**** GIVEN INFORMATION ****

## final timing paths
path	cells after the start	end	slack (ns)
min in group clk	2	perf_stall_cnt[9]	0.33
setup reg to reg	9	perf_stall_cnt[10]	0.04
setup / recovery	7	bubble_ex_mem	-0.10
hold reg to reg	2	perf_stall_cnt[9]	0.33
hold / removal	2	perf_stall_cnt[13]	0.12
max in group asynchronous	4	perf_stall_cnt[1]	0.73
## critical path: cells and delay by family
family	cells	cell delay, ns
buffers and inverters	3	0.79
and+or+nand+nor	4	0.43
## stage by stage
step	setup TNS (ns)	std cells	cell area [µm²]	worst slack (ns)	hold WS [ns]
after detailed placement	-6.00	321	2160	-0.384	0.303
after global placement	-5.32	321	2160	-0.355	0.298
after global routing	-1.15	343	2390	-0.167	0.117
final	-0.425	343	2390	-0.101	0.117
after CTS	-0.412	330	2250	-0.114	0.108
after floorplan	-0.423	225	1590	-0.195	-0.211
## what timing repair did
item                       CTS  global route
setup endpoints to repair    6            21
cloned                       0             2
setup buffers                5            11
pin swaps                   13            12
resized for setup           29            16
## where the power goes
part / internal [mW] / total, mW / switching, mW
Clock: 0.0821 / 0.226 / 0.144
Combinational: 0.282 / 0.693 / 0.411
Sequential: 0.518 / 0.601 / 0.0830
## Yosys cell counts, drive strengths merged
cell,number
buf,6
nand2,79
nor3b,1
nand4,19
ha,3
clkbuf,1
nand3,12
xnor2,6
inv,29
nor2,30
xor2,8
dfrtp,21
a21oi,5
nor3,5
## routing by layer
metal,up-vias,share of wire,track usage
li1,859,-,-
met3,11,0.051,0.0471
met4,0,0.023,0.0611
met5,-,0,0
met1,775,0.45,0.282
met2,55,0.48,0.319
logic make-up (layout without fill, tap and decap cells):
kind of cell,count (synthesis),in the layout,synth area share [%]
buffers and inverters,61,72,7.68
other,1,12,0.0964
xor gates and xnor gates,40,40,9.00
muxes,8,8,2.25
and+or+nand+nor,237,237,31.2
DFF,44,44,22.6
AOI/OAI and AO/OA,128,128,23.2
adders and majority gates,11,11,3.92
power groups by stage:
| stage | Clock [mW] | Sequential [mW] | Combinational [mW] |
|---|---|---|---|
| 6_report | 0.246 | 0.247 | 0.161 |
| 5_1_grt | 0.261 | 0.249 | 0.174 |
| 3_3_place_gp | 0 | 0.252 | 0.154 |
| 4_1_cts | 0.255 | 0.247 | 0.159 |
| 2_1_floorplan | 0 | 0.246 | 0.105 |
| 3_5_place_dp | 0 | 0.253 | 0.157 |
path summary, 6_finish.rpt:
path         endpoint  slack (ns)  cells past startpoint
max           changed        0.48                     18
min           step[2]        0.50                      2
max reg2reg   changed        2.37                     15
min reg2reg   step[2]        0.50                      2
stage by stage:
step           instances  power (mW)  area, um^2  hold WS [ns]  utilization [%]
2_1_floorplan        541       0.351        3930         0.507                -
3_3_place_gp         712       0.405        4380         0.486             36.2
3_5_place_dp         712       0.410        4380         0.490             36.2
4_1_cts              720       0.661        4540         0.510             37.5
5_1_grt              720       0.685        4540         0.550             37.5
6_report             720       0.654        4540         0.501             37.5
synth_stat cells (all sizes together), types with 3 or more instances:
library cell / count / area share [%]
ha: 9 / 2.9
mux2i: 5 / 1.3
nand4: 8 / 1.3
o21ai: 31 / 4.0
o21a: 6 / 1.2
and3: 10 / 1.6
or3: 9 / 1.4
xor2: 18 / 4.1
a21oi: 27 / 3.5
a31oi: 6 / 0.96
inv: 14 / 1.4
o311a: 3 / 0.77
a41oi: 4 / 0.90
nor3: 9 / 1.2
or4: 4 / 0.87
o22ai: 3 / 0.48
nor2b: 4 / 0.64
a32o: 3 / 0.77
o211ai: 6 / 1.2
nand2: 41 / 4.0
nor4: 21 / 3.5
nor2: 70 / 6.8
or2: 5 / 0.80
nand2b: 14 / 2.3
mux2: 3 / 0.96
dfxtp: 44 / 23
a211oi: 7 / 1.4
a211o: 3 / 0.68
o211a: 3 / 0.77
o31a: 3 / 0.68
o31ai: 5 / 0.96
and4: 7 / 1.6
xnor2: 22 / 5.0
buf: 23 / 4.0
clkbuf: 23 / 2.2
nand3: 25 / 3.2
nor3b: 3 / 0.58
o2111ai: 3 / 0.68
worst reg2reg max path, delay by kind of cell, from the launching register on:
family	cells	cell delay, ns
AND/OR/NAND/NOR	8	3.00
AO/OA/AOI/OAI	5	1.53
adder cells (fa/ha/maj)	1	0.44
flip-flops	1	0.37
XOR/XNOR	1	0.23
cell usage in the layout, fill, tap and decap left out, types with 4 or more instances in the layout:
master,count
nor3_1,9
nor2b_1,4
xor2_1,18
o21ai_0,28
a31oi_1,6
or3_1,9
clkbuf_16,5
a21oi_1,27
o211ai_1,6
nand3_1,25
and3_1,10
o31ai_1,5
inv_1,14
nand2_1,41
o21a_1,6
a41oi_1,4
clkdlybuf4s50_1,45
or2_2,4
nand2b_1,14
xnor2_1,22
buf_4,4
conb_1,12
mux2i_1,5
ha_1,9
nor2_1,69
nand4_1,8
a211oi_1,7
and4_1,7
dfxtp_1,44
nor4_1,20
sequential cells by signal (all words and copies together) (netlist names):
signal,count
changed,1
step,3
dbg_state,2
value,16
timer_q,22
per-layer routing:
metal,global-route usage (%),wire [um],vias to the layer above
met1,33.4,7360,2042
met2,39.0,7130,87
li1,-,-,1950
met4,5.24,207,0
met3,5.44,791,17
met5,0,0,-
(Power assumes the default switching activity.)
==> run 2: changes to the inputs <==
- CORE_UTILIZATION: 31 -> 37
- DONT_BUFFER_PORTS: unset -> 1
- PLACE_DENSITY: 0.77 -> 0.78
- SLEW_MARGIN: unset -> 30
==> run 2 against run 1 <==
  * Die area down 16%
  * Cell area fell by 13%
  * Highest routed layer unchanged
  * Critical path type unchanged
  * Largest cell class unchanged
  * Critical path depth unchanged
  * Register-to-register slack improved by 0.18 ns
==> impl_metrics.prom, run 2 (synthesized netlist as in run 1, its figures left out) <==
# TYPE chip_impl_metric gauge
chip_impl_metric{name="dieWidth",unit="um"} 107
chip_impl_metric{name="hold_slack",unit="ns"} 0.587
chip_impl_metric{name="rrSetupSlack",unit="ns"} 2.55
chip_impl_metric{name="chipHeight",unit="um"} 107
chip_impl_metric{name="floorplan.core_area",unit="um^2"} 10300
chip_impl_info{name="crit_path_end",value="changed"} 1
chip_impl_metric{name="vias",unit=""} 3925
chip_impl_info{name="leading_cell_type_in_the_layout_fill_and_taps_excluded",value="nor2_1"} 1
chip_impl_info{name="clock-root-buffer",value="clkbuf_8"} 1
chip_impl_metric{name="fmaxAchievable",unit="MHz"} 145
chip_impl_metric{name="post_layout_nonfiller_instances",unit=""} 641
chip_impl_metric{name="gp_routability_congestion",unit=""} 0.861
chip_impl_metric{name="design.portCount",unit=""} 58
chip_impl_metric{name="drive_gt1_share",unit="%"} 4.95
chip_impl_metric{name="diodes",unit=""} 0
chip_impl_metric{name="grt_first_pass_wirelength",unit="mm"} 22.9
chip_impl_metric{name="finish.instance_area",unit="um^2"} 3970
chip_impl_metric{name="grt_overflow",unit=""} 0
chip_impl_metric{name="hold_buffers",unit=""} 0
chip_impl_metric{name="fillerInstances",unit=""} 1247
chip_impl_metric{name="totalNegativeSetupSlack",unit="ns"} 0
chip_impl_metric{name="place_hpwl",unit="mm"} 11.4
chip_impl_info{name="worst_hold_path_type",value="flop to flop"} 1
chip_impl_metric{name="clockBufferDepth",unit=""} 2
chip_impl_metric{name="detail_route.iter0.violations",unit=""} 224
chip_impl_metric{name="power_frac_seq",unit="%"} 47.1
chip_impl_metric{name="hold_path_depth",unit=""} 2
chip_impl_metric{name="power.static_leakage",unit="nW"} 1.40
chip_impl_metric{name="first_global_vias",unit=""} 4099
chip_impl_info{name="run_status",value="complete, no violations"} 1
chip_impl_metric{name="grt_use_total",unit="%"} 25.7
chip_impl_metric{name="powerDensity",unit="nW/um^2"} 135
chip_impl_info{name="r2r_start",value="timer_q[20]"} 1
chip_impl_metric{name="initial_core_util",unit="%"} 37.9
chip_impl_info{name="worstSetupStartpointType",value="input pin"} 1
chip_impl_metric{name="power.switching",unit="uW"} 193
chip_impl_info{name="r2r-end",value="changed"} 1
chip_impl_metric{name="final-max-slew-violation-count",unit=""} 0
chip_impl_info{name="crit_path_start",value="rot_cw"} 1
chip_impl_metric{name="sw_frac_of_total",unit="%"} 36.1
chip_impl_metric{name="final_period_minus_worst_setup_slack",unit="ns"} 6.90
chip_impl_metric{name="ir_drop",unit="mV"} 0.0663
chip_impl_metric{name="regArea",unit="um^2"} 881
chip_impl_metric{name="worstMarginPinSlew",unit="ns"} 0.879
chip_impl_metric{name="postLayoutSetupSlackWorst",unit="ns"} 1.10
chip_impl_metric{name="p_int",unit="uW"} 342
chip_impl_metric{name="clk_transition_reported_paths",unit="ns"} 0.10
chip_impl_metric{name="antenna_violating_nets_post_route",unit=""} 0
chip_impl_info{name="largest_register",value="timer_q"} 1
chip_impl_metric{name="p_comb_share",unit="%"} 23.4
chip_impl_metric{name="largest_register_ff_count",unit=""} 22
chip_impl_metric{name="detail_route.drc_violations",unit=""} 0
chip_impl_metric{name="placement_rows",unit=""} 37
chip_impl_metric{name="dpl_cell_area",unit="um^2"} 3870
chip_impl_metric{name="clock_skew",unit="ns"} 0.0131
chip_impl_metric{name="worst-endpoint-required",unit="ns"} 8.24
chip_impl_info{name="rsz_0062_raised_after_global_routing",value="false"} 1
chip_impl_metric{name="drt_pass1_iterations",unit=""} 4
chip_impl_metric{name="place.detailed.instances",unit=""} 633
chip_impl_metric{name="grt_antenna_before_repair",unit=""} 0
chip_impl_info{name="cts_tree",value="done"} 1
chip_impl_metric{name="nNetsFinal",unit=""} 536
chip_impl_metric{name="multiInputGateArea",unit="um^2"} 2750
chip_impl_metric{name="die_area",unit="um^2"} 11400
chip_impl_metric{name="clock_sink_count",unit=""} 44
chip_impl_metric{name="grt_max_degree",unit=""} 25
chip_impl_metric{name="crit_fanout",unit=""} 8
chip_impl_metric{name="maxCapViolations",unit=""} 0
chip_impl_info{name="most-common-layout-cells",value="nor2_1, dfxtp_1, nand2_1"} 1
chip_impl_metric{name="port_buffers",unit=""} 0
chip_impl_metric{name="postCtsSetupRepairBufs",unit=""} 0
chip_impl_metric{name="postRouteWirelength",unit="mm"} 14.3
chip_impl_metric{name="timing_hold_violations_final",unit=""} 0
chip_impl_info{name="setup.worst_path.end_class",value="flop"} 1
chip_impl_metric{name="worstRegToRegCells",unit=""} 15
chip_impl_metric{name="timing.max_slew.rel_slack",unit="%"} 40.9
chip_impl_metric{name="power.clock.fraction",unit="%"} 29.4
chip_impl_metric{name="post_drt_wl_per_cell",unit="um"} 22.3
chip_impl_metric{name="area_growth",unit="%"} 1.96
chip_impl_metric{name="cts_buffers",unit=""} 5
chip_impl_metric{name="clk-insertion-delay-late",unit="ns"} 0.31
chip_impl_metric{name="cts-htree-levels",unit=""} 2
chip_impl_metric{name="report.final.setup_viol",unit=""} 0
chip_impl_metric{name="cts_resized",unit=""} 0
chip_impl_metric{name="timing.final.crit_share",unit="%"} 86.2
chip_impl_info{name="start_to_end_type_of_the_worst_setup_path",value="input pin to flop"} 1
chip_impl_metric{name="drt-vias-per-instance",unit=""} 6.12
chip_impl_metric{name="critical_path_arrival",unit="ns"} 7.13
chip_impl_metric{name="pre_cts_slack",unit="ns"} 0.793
## src/rtl/periph_bus_arbiter.sv

```systemverilog
// ---------------------------------------------------------------------------
// periph_bus_arbiter
//
// Shares the single peripheral bus between two masters (M0 = CPU data port,
// M1 = DMA engine) with round-robin arbitration and one transaction in flight.
// Fast devices complete in a single ACCESS cycle. Addresses inside the slow
// window [SLOW_LO, SLOW_HI] get a bus_stb/bus_sack handshake that is aborted
// with ERR_DATA and bus_err after TIMEOUT+1 unacknowledged WAIT cycles.
//
// Ports
//   clk                 system clock, all state on the rising edge
//   reset               synchronous, active-low reset
//   mX_req/we/addr/wd   master X request, held until mX_ack
//   mX_ack              1-cycle completion pulse to master X
//   mX_rd               master X read data, valid while mX_ack=1
//   bus_err             1-cycle pulse with the ack of a timed-out transaction
//   bus_we/addr/wd      write enable, address and write data to the bridge
//   bus_rd              read data from the bridge (combinational from bus_addr)
//   bus_stb             slow-window strobe
//   bus_sack            slow-device acknowledge, sampled only in WAIT
// ---------------------------------------------------------------------------
module periph_bus_arbiter #(
    parameter logic [31:0] SLOW_LO  = 32'h0000_7f10,
    parameter logic [31:0] SLOW_HI  = 32'h0000_7f2b,
    parameter logic [9:0]  TIMEOUT  = 10'd1023,
    parameter logic [31:0] ERR_DATA = 32'h1723_ffff
) (
    input  logic        clk,
    input  logic        reset,
    input  logic        m0_req,
    input  logic        m0_we,
    input  logic [31:0] m0_addr,
    input  logic [31:0] m0_wd,
    output logic        m0_ack,
    output logic [31:0] m0_rd,
    input  logic        m1_req,
    input  logic        m1_we,
    input  logic [31:0] m1_addr,
    input  logic [31:0] m1_wd,
    output logic        m1_ack,
    output logic [31:0] m1_rd,
    output logic        bus_err,
    output logic        bus_we,
    output logic [31:0] bus_addr,
    output logic [31:0] bus_wd,
    input  logic [31:0] bus_rd,
    output logic        bus_stb,
    input  logic        bus_sack
);

    typedef enum logic [1:0] {
        ST_IDLE   = 2'd0,
        ST_ACCESS = 2'd1,
        ST_WAIT   = 2'd2,
        ST_DONE   = 2'd3
    } state_t;

    function automatic logic in_slow_window(input logic [31:0] addr);
        return (addr >= SLOW_LO) && (addr <= SLOW_HI);
    endfunction

    state_t      state_q,    state_d;
    logic        last_gnt_q, last_gnt_d;   // 0 = M0, 1 = M1; only ties update it
    logic        gnt_q,      gnt_d;        // master owning the in-flight transaction
    logic [9:0]  cnt_q,      cnt_d;
    logic        m0_ack_q,   m0_ack_d;
    logic        m1_ack_q,   m1_ack_d;
    logic [31:0] m0_rd_q,    m0_rd_d;
    logic [31:0] m1_rd_q,    m1_rd_d;
    logic        bus_err_q,  bus_err_d;
    logic        bus_we_q,   bus_we_d;
    logic [31:0] bus_addr_q, bus_addr_d;
    logic [31:0] bus_wd_q,   bus_wd_d;
    logic        bus_stb_q,  bus_stb_d;

    logic        win_s;        // arbitration winner in IDLE
    logic [31:0] win_addr_s;
    logic        cap_s;        // transaction completes at this edge
    logic [31:0] cap_data_s;
    logic        cap_err_s;

    // Next-state, arbitration and completion logic
    always_comb begin
        state_d    = state_q;
        last_gnt_d = last_gnt_q;
        gnt_d      = gnt_q;
        cnt_d      = cnt_q;
        m0_ack_d   = 1'b0;
        m1_ack_d   = 1'b0;
        m0_rd_d    = m0_rd_q;
        m1_rd_d    = m1_rd_q;
        bus_err_d  = 1'b0;
        bus_we_d   = bus_we_q;
        bus_addr_d = bus_addr_q;
        bus_wd_d   = bus_wd_q;
        bus_stb_d  = bus_stb_q;
        win_s      = 1'b0;
        win_addr_s = m0_addr;
        cap_s      = 1'b0;
        cap_data_s = bus_rd;
        cap_err_s  = 1'b0;

        case (state_q)
            ST_IDLE: begin
                bus_we_d  = 1'b0;
                bus_stb_d = 1'b0;
                if (m0_req || m1_req) begin
                    if (m0_req && m1_req) begin
                        win_s      = ~last_gnt_q;
                        last_gnt_d = ~last_gnt_q;
                    end else begin
                        win_s = m1_req;
                    end
                    win_addr_s = win_s ? m1_addr : m0_addr;
                    gnt_d      = win_s;
                    bus_addr_d = win_addr_s;
                    bus_wd_d   = win_s ? m1_wd : m0_wd;
                    // Registered outputs: the ACCESS-cycle values are loaded here
                    bus_we_d   = win_s ? m1_we : m0_we;
                    bus_stb_d  = in_slow_window(win_addr_s);
                    state_d    = ST_ACCESS;
                end else begin
                    state_d = ST_IDLE;
                end
            end
            ST_ACCESS: begin
                if (bus_stb_q) begin
                    cnt_d   = 10'd0;
                    state_d = ST_WAIT;
                end else begin
                    bus_we_d   = 1'b0;
                    cap_s      = 1'b1;
                    cap_data_s = bus_rd;
                    state_d    = ST_DONE;
                end
            end
            ST_WAIT: begin
                // An acknowledge in the timeout cycle still counts as success
                if (bus_sack) begin
                    cap_s      = 1'b1;
                    cap_data_s = bus_rd;
                    bus_we_d   = 1'b0;
                    bus_stb_d  = 1'b0;
                    state_d    = ST_DONE;
                end else if (cnt_q == TIMEOUT) begin
                    cap_s      = 1'b1;
                    cap_data_s = ERR_DATA;
                    cap_err_s  = 1'b1;
                    bus_we_d   = 1'b0;
                    bus_stb_d  = 1'b0;
                    state_d    = ST_DONE;
                end else begin
                    cnt_d = cnt_q + 10'd1;
                end
            end
            ST_DONE: begin
                bus_we_d  = 1'b0;
                bus_stb_d = 1'b0;
                state_d   = ST_IDLE;
            end
            default: begin
                bus_we_d  = 1'b0;
                bus_stb_d = 1'b0;
                state_d   = ST_IDLE;
            end
        endcase

        // Completion loads the owner's ack/rd so they are visible in DONE
        if (cap_s) begin
            bus_err_d = cap_err_s;
            if (gnt_q) begin
                m1_ack_d = 1'b1;
                m1_rd_d  = cap_data_s;
            end else begin
                m0_ack_d = 1'b1;
                m0_rd_d  = cap_data_s;
            end
        end else begin
            bus_err_d = 1'b0;
        end
    end

    // State and registered outputs, synchronous active-low reset
    always_ff @(posedge clk) begin
        if (!reset) begin
            state_q    <= ST_IDLE;
            last_gnt_q <= 1'b1;
            gnt_q      <= 1'b0;
            cnt_q      <= 10'd0;
            m0_ack_q   <= 1'b0;
            m1_ack_q   <= 1'b0;
            m0_rd_q    <= 32'd0;
            m1_rd_q    <= 32'd0;
            bus_err_q  <= 1'b0;
            bus_we_q   <= 1'b0;
            bus_addr_q <= 32'd0;
            bus_wd_q   <= 32'd0;
            bus_stb_q  <= 1'b0;
        end else begin
            state_q    <= state_d;
            last_gnt_q <= last_gnt_d;
            gnt_q      <= gnt_d;
            cnt_q      <= cnt_d;
            m0_ack_q   <= m0_ack_d;
            m1_ack_q   <= m1_ack_d;
            m0_rd_q    <= m0_rd_d;
            m1_rd_q    <= m1_rd_d;
            bus_err_q  <= bus_err_d;
            bus_we_q   <= bus_we_d;
            bus_addr_q <= bus_addr_d;
            bus_wd_q   <= bus_wd_d;
            bus_stb_q  <= bus_stb_d;
        end
    end

    assign m0_ack   = m0_ack_q;
    assign m1_ack   = m1_ack_q;
    assign m0_rd    = m0_rd_q;
    assign m1_rd    = m1_rd_q;
    assign bus_err  = bus_err_q;
    assign bus_we   = bus_we_q;
    assign bus_addr = bus_addr_q;
    assign bus_wd   = bus_wd_q;
    assign bus_stb  = bus_stb_q;

endmodule
```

****

▶ [WHAT THE TASK ASKS] Write out only the lines that run from the line containing "setup endpoints to" through the line containing "0.247 | 0.161 |", both included, exactly as they appear above.

▶ [RESPONSE TO THE TASK]
setup endpoints to repair    6            21
cloned                       0             2
setup buffers                5            11
pin swaps                   13            12
resized for setup           29            16
## where the power goes
part / internal [mW] / total, mW / switching, mW
Clock: 0.0821 / 0.226 / 0.144
Combinational: 0.282 / 0.693 / 0.411
Sequential: 0.518 / 0.601 / 0.0830
## Yosys cell counts, drive strengths merged
cell,number
buf,6
nand2,79
nor3b,1
nand4,19
ha,3
clkbuf,1
nand3,12
xnor2,6
inv,29
nor2,30
xor2,8
dfrtp,21
a21oi,5
nor3,5
## routing by layer
metal,up-vias,share of wire,track usage
li1,859,-,-
met3,11,0.051,0.0471
met4,0,0.023,0.0611
met5,-,0,0
met1,775,0.45,0.282
met2,55,0.48,0.319
logic make-up (layout without fill, tap and decap cells):
kind of cell,count (synthesis),in the layout,synth area share [%]
buffers and inverters,61,72,7.68
other,1,12,0.0964
xor gates and xnor gates,40,40,9.00
muxes,8,8,2.25
and+or+nand+nor,237,237,31.2
DFF,44,44,22.6
AOI/OAI and AO/OA,128,128,23.2
adders and majority gates,11,11,3.92
power groups by stage:
| stage | Clock [mW] | Sequential [mW] | Combinational [mW] |
|---|---|---|---|
| 6_report | 0.246 | 0.247 | 0.161 |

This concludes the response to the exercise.